10:00 PM PDT on Tuesday, October 5, 2010 By CARL LOVE Special to The Press-Enterprise

When it comes to complicated relationships, the one between the Pechanga Resort & Casino and the city of Temecula ranks right up there with any tortured celebrity romance.


The casino brags it's the biggest and best in California. Temecula boosters are happily capitalize on that claim, gleefully noting that a weekend getaway here includes Wine Country, Old Town, golfing and gambling tables.

The casino has showered area charities with cash. Southwest Riverside County high schools have received $2.5 million since 1998 from the casino, funding scholarships to athletic supplies. The casino donated another $1.5 million toward construction projects for the area Southwest Boys & Girls Clubs.

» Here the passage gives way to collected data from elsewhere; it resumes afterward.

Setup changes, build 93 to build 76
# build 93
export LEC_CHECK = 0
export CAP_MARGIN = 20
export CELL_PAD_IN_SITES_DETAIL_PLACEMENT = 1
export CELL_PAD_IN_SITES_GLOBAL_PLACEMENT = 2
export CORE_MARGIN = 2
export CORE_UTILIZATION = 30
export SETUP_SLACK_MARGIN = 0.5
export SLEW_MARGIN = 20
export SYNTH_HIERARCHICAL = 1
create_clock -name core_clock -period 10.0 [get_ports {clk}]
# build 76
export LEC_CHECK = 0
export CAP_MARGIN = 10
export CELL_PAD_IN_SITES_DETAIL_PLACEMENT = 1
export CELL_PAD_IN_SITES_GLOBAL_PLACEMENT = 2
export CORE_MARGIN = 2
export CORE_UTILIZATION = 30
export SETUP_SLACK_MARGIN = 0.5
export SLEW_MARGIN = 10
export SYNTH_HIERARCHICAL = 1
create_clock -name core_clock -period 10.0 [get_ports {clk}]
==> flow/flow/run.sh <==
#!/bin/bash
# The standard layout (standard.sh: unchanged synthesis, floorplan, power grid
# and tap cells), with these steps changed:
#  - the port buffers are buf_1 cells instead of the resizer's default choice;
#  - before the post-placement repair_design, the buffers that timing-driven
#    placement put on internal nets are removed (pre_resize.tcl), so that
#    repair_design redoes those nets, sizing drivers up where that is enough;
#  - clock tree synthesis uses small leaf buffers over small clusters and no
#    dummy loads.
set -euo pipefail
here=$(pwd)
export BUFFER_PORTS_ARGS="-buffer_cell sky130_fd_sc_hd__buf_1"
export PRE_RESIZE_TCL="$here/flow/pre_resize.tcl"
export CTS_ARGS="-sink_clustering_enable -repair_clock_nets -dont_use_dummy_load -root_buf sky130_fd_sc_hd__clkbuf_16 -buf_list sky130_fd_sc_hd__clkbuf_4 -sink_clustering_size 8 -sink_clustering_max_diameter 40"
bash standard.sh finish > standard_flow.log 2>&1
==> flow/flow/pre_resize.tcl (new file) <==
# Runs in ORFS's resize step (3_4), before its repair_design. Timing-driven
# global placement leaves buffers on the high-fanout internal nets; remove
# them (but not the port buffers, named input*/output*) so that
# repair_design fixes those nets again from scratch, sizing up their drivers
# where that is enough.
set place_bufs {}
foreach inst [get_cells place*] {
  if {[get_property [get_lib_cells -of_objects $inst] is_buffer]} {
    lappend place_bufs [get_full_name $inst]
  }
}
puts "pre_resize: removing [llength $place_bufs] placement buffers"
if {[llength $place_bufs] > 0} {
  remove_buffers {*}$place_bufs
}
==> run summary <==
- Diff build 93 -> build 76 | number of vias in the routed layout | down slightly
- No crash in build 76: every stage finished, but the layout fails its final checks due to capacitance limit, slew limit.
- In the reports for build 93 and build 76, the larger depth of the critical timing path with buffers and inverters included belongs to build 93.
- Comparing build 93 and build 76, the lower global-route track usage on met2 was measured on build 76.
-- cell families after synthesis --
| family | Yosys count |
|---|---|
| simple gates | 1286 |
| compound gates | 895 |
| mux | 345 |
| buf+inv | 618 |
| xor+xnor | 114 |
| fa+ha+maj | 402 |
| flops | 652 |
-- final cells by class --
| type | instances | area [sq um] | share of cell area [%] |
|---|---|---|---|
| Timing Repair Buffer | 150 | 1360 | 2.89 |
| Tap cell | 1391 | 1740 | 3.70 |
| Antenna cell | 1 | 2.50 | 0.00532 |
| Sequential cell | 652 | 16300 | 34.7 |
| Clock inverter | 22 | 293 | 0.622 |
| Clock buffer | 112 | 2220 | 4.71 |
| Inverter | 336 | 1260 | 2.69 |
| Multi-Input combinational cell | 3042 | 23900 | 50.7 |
Background: an optimization exercise with open tools, aiming at small area. Do not read the settings as production practice. The RTL was checked by simulation tests, not by an equivalence proof against the original design. No activity file was given, so power comes from the tool's default toggle rates.

// img_controller
module img_controller (
    input  logic                  clk,
    input  logic                  rst,
    input  logic                  cmd_capture,
    input  logic                  cmd_readout,
    input  logic [img_pkg::SKIP_BITS-1:0]  cmd_skip_count,
    input  img_pkg::header_t               cmd_header,
    input  logic [img_pkg::PIXEL_BITS-1:0] img_pixel,
    input  logic                  img_fv,
    input  logic                  img_lv,
    output logic                  status_capture_done,
    output img_pkg::capture_stats_t        status_stats,
    output logic                  readout_start,
    output logic                  readout_ready,
    input  logic                  readout_trigger,
    output img_pkg::pixel_word_t           readout_data
);
For scale: ~1600 cells after synthesis, ~870 flip-flops, roughly 150 I/O pins.
Settings: LEC_CHECK=0, CAP_MARGIN=20, CORE_MARGIN=2, CORE_UTILIZATION=60, CTS_BUF_LIST=sky130_fd_sc_hd__clkbuf_8, CTS_CLUSTER_DIAMETER=60, CTS_CLUSTER_SIZE=20, SLEW_MARGIN=20; clock period 10.0 ns.
standard.sh (not shown) runs the stock make flow with config.mk's settings and CLKGATE_MAP_FILE= SYNTH_SCRIPT=/design/flow/synth_recipe.tcl, a recipe that flattens the netlist after the stock synthesis.
==> flow/flow/run.sh <==
#!/bin/bash
# Standard layout (the standard.sh, standard synthesis unchanged) with
# three changes:
#  - the port buffers are the smallest buffer cell (every port still gets one)
#  - clock tree: clkbuf_8 sink clusters of at most 20, no dummy loads
#  - the constant-0 outputs share one tie cell instead of one each
# The full log of the run is kept beside it in standard.log.
bash standard.sh \
  "BUFFER_PORTS_ARGS=-buffer_cell sky130_fd_sc_hd__buf_1" \
  "CTS_ARGS=-sink_clustering_enable -repair_clock_nets -sink_clustering_size 20 -sink_clustering_max_diameter 60 -buf_list sky130_fd_sc_hd__clkbuf_8 -dont_use_dummy_load" \
  SKIP_REPAIR_TIE_FANOUT=1 \
  finish > standard.log 2>&1
Change:
--- a/flow/design.v
+++ b/flow/design.v
@@ -83,83 +83,85 @@
     output logic                  wr_first,
     output logic [2:0]            wr_y,
     output img_pkg::capture_stats_t        status_stats,
     output logic                  status_capture_done
 );
     localparam logic [1:0] ST_IDLE = 2'd0;
     localparam logic [1:0] ST_ARM  = 2'd1;    
     localparam logic [1:0] ST_SKIP = 2'd2;    
     localparam logic [1:0] ST_CAPT = 2'd3;    
     logic [1:0] state;
     logic       capture_prev;
     logic       capture_cmd;
-    logic [1:0] skipped;
     logic       lv_prev;
     logic [3:0] y;         
     logic [2:0] hi;
     logic [2:0] lo;
     logic       stat_point;
     logic [6:0] px_top;
     assign capture_cmd = cmd_capture ^ capture_prev;
     assign wr_en       = (state == ST_CAPT) && img_lv;
     assign wr_first    = wr_en && !lv_prev;
     assign wr_y        = y[2:0];
     assign clear       = (state == ST_ARM) || (state == ST_SKIP)
                       || (state == ST_CAPT && y == 4'd0 && !lv_prev);
     assign stat_point  = wr_en && (y[1:0] == 2'd0) && (!lv_prev || wr_x4);
     assign px_top      = img_pixel[img_pkg::PIXEL_BITS-1 -: 7];
     assign status_stats.pixel_count     = {y[3], 6'd0};
     assign status_stats.highlight_count = {15'd0, hi};
     assign status_stats.shadow_count    = {15'd0, lo};
     always_ff @(posedge clk) begin
         if (rst) begin
             state               <= ST_IDLE;
             capture_prev        <= 1'b0;
-            skipped             <= '0;
             lv_prev             <= 1'b0;
             y                   <= '0;
             hi                  <= '0;
             lo                  <= '0;
             status_capture_done <= 1'b0;
         end else begin
             capture_prev <= cmd_capture;
             lv_prev <= img_lv;
             if (state == ST_CAPT && lv_prev && !img_lv) begin
                 y <= y + 1'b1;
             end
             if (stat_point && px_top == 7'h7f) hi <= hi + 1'b1;
             if (stat_point && px_top == 7'h00) lo <= lo + 1'b1;
             case (state)
                 ST_ARM: begin
                     if (img_fv) begin
-                        state <= (skipped == cmd_skip_count) ? ST_CAPT : ST_SKIP;
+                        if (y[1:0] == cmd_skip_count) begin
+                            state <= ST_CAPT;
+                            y     <= '0;
+                        end else begin
+                            state <= ST_SKIP;
+                        end
                     end
                 end
                 ST_SKIP: begin
                     if (!img_fv) begin
-                        skipped <= skipped + 1'b1;
-                        state   <= ST_ARM;
+                        y     <= y + 1'b1;
+                        state <= ST_ARM;
                     end
                 end
                 ST_CAPT: begin
                     if (!img_fv) begin
                         status_capture_done <= !status_capture_done;
                         state               <= ST_IDLE;
                     end
                 end
                 default: ;
             endcase
             if (capture_cmd) begin
                 state   <= ST_ARM;
-                skipped <= '0;
                 y       <= '0;
                 hi      <= '0;
                 lo      <= '0;
             end
         end
     end
 endmodule
 `timescale 1ns/1ns
 module pixel_store (
     input  logic                                clk,
     input  logic                                clear,
     input  logic                                wr_en,
@@ -190,26 +192,31 @@
             phase <= 3'd1;
         end else begin
             phase <= phase + 1'b1;
         end
         for (int y = 1; y < 8; y++) begin
             if (wr_first && wr_y == 3'(y)) begin
                 ph[y] <= phase;
             end
         end
     end
     assign digit   = phase[1:0];
     assign wr_x4   = (phase == {!(wr_y[2] && ph[4][2]), wr_y[2] ? ph[4][1:0] : 2'd0});
-    assign rd_ph   = (rd_y == 3'd0) ? 3'd0 : ph[rd_y];
-    assign rd_hit  = (phase == 3'(rd_ph + rd_x));
+    always_comb begin
+        rd_ph = '0;
+        for (int y = 1; y < 8; y++) begin
+            rd_ph = rd_ph | (ph[y] & {3{rd_y == 3'(y)}});
+        end
+    end
+    assign rd_hit  = (3'(phase - rd_x) == rd_ph);
     always_comb begin
         rd_data = '0;
         for (int y = 0; y < 8; y++) begin
             rd_data = rd_data | (ring[y][8*img_pkg::PIXEL_BITS-1 -: img_pkg::PIXEL_BITS]
                                & {img_pkg::PIXEL_BITS{rd_y == 3'(y)}});
         end
     end
 endmodule
 `timescale 1ns/1ns
 module readout_sequencer (
     input  logic                 clk,
     input  logic                 rst,
@@ -261,25 +268,30 @@
     assign cks_word = cks_sum;
     always_comb begin
         readout_data = '0;
         if (is_pix) begin
             readout_data = {hold[7:0], 4'b0000, hold[11:8]};
         end else if (is_hdr) begin
             readout_data = hdr_word;
         end else if (is_cks && !(&cks_word)) begin
             readout_data = {cks_word[7:0], cks_word[15:8]};
         end
     end
     assign host = {readout_data[7:0], readout_data[15:8]};
-    assign din  = host[4*digit +: 4];
+    always_comb begin
+        din = '0;
+        for (int i = 0; i < 4; i++) begin
+            din = din | (host[4*i +: 4] & {4{digit == 2'(i)}});
+        end
+    end
     fletcher_checksum fletcher_i (
         .clk    (clk),
         .clear  (readout_cmd),
         .first  (q == 7'd60),
         .act    (pass),
         .add    (!is_cks),
         .move   (is_cks && q[0]),
         .digit  (digit),
         .din    (din),
         .sum    (cks_sum)
     );
     always_ff @(posedge clk) begin
Cell area came out lower slightly.
First-iteration DRC count came out lower by about a fifth.
Final cell count came out lower slightly.
Worst hold slack degrades by 37 ps.
Synthesized area came out lower slightly.
Clock-buffer cell count is unchanged.
Die area came out lower slightly.
Global-route usage stays flat.
Utilization came out lower by 0.35 points.
Setup slack improves by 420 ps.
Sequential share of layout area came out higher by 0.78 points.
Wire length came out lower slightly.
Via count came out lower by a few percent.
Sequential power hardly moves.
Source: an optimization exercise on an open RTL-to-GDS flow (aim: small area). Production flows keep margins and buffers that such runs may drop. RTL that was checked went through simulation tests only; none was proved equivalent to the original. For runs 1, 3 and 4, only the layout was checked, not whether the RTL still works. Power and IR drop assume default switching activity.

==> constraint.sdc <==
create_clock -name core_clock -period 5.0 [get_ports {clk}]
set_input_delay 1.0000 -clock core_clock [delete_from_list [all_inputs] [get_ports {clk}]]
set_output_delay 1.0000 -clock core_clock [all_outputs]
set_load 0.01 [all_outputs]
==> config.mk <==
export PLATFORM = sky130hd
export DESIGN_NAME = pio_req_unit
export DESIGN_NICKNAME = pio_req_unit
export VERILOG_FILES = /design/flow/design.v
export SDC_FILE = /design/flow/constraint.sdc
export NUM_CORES = 4
export LEC_CHECK = 0
export CAP_MARGIN = 20
export CORE_MARGIN = 2
export CORE_UTILIZATION = 65
export CTS_BUF_LIST = sky130_fd_sc_hd__clkbuf_8 sky130_fd_sc_hd__clkbuf_16
export CTS_CLUSTER_DIAMETER = 60
export CTS_CLUSTER_SIZE = 40
export SLEW_MARGIN = 20
export SYNTH_HIERARCHICAL = 1
==> design.v <==
`default_nettype none
package pio_pkg;
   typedef struct packed {
      logic [5-1:0]  thr_id;
      logic [2-1:0]  buf_id;
      logic [3-1:0] size;
      logic [40-1:0] addr;
      logic [64-1:0] data;
   } ucb_req_t;
   typedef struct packed {
      logic [64-43-1:0] pad;
      logic [43-1:0]             map_addr;
   } pio_hdr_t;
   typedef union packed {
      pio_hdr_t                hdr;
      logic [64-1:0]  raw;
   } pio_payload_u;
   typedef struct packed {
      logic                   is_data;
      logic                   rw;         
      logic [1:0]             dest;
      logic [5-1:0]  thr_id;
      logic [2-1:0]  buf_id;
      logic [3-1:0] size;
      logic                   dword;      
      logic                   word_sel;   
      pio_payload_u           payload;
   } queue_word_t;
   typedef struct packed {
      logic                   rw;
      logic [1:0]             dest;
      logic [15:0]            be;
      logic [64-1:0] ad;
      logic [5-1:0]  thr_id;
      logic [2-1:0]  buf_id;
   } pio_out_t;
   typedef struct packed {
      logic [16-1:0] addr;
      logic [32-1:0]      data;
   } csr_wr_t;
endpackage
`default_nettype wire
`timescale 1ns/1ps
`default_nettype none
module pio_rdmux #(
   parameter int N = 16,
   parameter int W = 51
) (
   input  wire logic [N-1:0] sel,
   input  wire logic [N*W-1:0] din,
   output logic      [W-1:0] dout
);
   always_comb begin
      dout = '0;
      for (int i = 0; i < N; i++)
         dout = dout | (din[i*W +: W] & {W{sel[i]}});
   end
endmodule
`default_nettype wire
`timescale 1ns/1ps
`default_nettype none
module pio_req_unit (
   input  wire logic        clk,
   input  wire logic        rst,
   input  wire logic [3:0]  max_pio,
   input  wire logic        rd_vld,
   input  wire logic        wr_vld,
   input  wire logic [4:0]  req_thr_id,
   input  wire logic [1:0]  req_buf_id,
   input  wire logic [2:0]  req_size,
   input  wire logic [39:0] req_addr,
   input  wire logic [63:0] req_data,
   output logic             req_accepted,
   output logic             csr_wr,
   output logic [15:0]      csr_wr_addr,
   output logic [31:0]      csr_wr_data,
   output logic [15:0]      csr_rd_addr,
   output logic             csr_rd_ack,
   output logic [4:0]       csr_ack_thr,
   output logic [1:0]       csr_ack_buf,
   input  wire logic        pio_pop,
   input  wire logic        rd_done,
   output logic             pio_req,
   output logic             pio_data_vld,
   output logic             pio_out_rw,
   output logic [1:0]       pio_out_dest,
   output logic [15:0]      pio_out_be,
   output logic [63:0]      pio_out_ad,
   output logic [4:0]       pio_out_thr_id,
   output logic [1:0]       pio_out_buf_id
);
   logic st_hdr;     
   logic st_data;    
   logic idle;
   logic req_vld;
   logic csr_hit;
   logic q_full;
   logic take;
   assign idle    = ~st_hdr & ~st_data;
   assign req_vld = rd_vld | wr_vld;
   assign csr_hit = req_addr[39:24] == 16'h8000;
   assign take    = idle & req_vld & ~csr_hit & ~q_full;
   always_ff @(posedge clk) begin
      if (rst) begin
         st_hdr  <= 1'b0;
         st_data <= 1'b0;
      end else begin
         st_hdr  <= take;
         st_data <= st_hdr & wr_vld;
      end
   end
   assign req_accepted = (st_hdr & ~wr_vld) | st_data | (idle & req_vld & csr_hit);
   assign csr_wr      = idle & wr_vld & csr_hit;
   assign csr_rd_ack  = idle & rd_vld & csr_hit;
   assign csr_wr_addr = req_addr[15:0];
   assign csr_wr_data = req_data[31:0];
   assign csr_rd_addr = req_addr[15:0];
   assign csr_ack_thr = req_thr_id;
   assign csr_ack_buf = req_buf_id;
   logic        push;
   logic [50:0] push_word;
   logic [4:0]  wptr;
   logic [4:0]  rptr;
   logic        push_d1;
   logic [4:0]  level;
   logic        head_vld;
   logic        pop;
   logic [50:0] mem [0:15];
   logic [50:0] hw;
   assign push      = st_hdr | st_data;
   assign push_word = st_data ? req_data[50:0]
                              : {req_size, req_buf_id, req_thr_id, ~wr_vld, req_addr};
   always_ff @(posedge clk) begin
      if (push)
         mem[wptr[3:0]] <= push_word;
   end
   logic [15:0] rsel;
   always_comb begin
      rsel = '0;
      rsel[rptr[3:0]] = 1'b1;
   end
   logic [16*51-1:0] mem_flat;
   always_comb
      for (int i = 0; i < 16; i++)
         mem_flat[i*51 +: 51] = mem[i];
   pio_rdmux #(.N(16), .W(51)) rdmux_q (.sel(rsel), .din(mem_flat), .dout(hw));
   always_ff @(posedge clk) begin
      if (rst) begin
         wptr    <= '0;
         rptr    <= '0;
         push_d1 <= 1'b0;
      end else begin
         if (push)
            wptr <= wptr + 1'b1;
         if (pop)
            rptr <= rptr + 1'b1;
         push_d1 <= push;
      end
   end
   assign level    = wptr - rptr;
   assign head_vld = (level != 5'd0) & ~(push_d1 & (level == 5'd1));
   assign q_full   = level[4] | (level[3:0] == 4'hf);
   logic [2:0]  swptr;
   logic [2:0]  srptr;
   logic [12:0] smem [0:7];
   logic [12:0] sw;
   always_ff @(posedge clk) begin
      if (st_data)
         smem[swptr] <= req_data[63:51];
   end
   logic [7:0] ssel;
   always_comb begin
      ssel = '0;
      ssel[srptr] = 1'b1;
   end
   logic [8*13-1:0] smem_flat;
   always_comb
      for (int i = 0; i < 8; i++)
         smem_flat[i*13 +: 13] = smem[i];
   pio_rdmux #(.N(8), .W(13)) rdmux_s (.sel(ssel), .din(smem_flat), .dout(sw));
   logic       hd;         
   logic       h_rw;
   logic       stall_rd;
   logic       rd_inc;
   logic [4:0] pend_cnt;
   assign h_rw = hw[40];
   assign pop  = pio_pop & head_vld;
   always_ff @(posedge clk) begin
      if (rst) begin
         hd    <= 1'b0;
         swptr <= '0;
         srptr <= '0;
      end else begin
         if (pop)
            hd <= ~hd & ~h_rw;
         if (st_data)
            swptr <= swptr + 1'b1;
         if (pop & hd)
            srptr <= srptr + 1'b1;
      end
   end
   assign pio_data_vld = head_vld & hd;
   assign pio_req      = head_vld & ~hd & ~(h_rw & stall_rd);
   assign rd_inc   = pop & ~hd & h_rw;
   assign stall_rd = pend_cnt > {1'b0, max_pio};
   always_ff @(posedge clk) begin
      if (rst)
         pend_cnt <= '0;
      else if (rd_inc & ~rd_done)
         pend_cnt <= pend_cnt + 1'b1;
      else if (~rd_inc & rd_done & (pend_cnt != '0))
         pend_cnt <= pend_cnt - 1'b1;
   end
   logic [39:0] ha;
   logic        r_hi80;    
   logic        r_a;       
   logic        r_c;       
   logic [1:0]  dest;
   assign ha     = hw[39:0];
   assign r_hi80 = ha[39:32] == 8'h80;
   assign r_a    = r_hi80 & (ha[31:28] == 4'h0);
   assign r_c    = ~r_hi80;
   always_comb begin
      if (r_a)
         dest = (ha[27:24] == 4'hE) ? 2'd2 : (ha[27:24] == 4'hF) ? 2'd3 : 2'd1;
      else if (r_c)
         dest = (ha[39:38] == 2'b11) ? (ha[37] ? 2'd3 : 2'd2) : 2'd1;
      else
         dest = 2'd0;
   end
   logic [2:0]  h_size;
   logic [7:0]  pre_be;
   logic [7:0]  shift_be;
   assign h_size = hw[50:48];
   always_comb begin
      case (h_size)
         3'd0:    pre_be = 8'h01;
         3'd1:    pre_be = 8'h03;
         3'd2:    pre_be = 8'h0f;
         default: pre_be = 8'hff;
      endcase
   end
   assign shift_be = pre_be << ha[2:0];
   always_comb begin
      if (h_size == 3'd4)
         pio_out_be = 16'hffff;
      else if (ha[3])
         pio_out_be = {shift_be, 8'h00};
      else
         pio_out_be = {8'h00, shift_be};
   end
   assign pio_out_rw     = h_rw;
   assign pio_out_dest   = dest;
   assign pio_out_thr_id = hw[45:41];
   assign pio_out_buf_id = hw[47:46];
   assign pio_out_ad[31:0]  = hw[31:0];
   assign pio_out_ad[39:32] = hw[39:32] & {8{hd | r_c}};
   assign pio_out_ad[40]    = hd ? hw[40] : r_c;
   assign pio_out_ad[41]    = hd ? hw[41] : ~r_a;
   assign pio_out_ad[42]    = hd ? hw[42] : 1'b1;
   assign pio_out_ad[50:43] = hw[50:43] & {8{hd}};
   assign pio_out_ad[63:51] = sw & {13{hd}};
endmodule
`default_nettype wire
==> run.sh <==
#!/bin/bash
# synth_recipe.tcl (not shown) runs the flow's synth.tcl, then flattens the netlist and writes it again
# the make line also repeats each setting of config.mk as NAME=value (left out here)
make -C /OpenROAD-flow-scripts/flow DESIGN_CONFIG=/design/flow/config.mk WORK_HOME=/design/flow/orfs CLKGATE_MAP_FILE= SYNTH_SCRIPT=/design/flow/synth_recipe.tcl finish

The casino is a major area employer. Pechanga public affairs representative Jacob Mejia estimates that, within Temecula alone, the tribe's economic impact results indirectly in more than 11,000 jobs.

That's a major economic force. In these tough times, who would want to mess with that? Yet that's what the city of Temecula is daring to do with last week's lawsuit against the Pechanga Band of Luiseño Indians.

The argument is over a March agreement between the tribe and city, calling on Pechanga to pay the city at least $2 million annually to cover casino-related expenses such as police. In addition, the tribe agreed to contribute $10 million or secure federal dollars in the same amount to improve a brutal Interstate 15 interchange near the casino, one often tied up with gambler traffic.
The city expected the tribe to pay by June 30, but Pechanga contended the agreement isn't final until talks with Riverside County are done.


That led to the lawsuit, which could have statewide implications in determining when tribes have to mitigate casino impacts on government services.
Then there is the moral factor that's always operated beneath the surface. Temecula prides itself on being a family-friendly place and the community is teeming with conservative Christian churches. But what about the casino? No matter how you spin it, it's about gambling -- not exactly a wholesome activity. The money doled out by Pechanga to area good causes is primarily derived from the casino.


Yet as Pechanga's Mejia noted, Temeculans a couple years ago "voted overwhelmingly" (61 percent to 39 percent) to back a proposition that allowed Pechanga to operate up to 7,500 slot machines.


More slot machines means more customers for the casino and more traffic for Temecula streets. Anybody who goes by the casino knows how congested that area can be.


Presumably the two sides will resolve this dispute because it's in both their interests, economic that is.

What won't be resolved is this uneasy sense that Temecula, a community that espouses family values, is somehow compromising its moral principles in continuing to promote a casino and even profiting from its largess.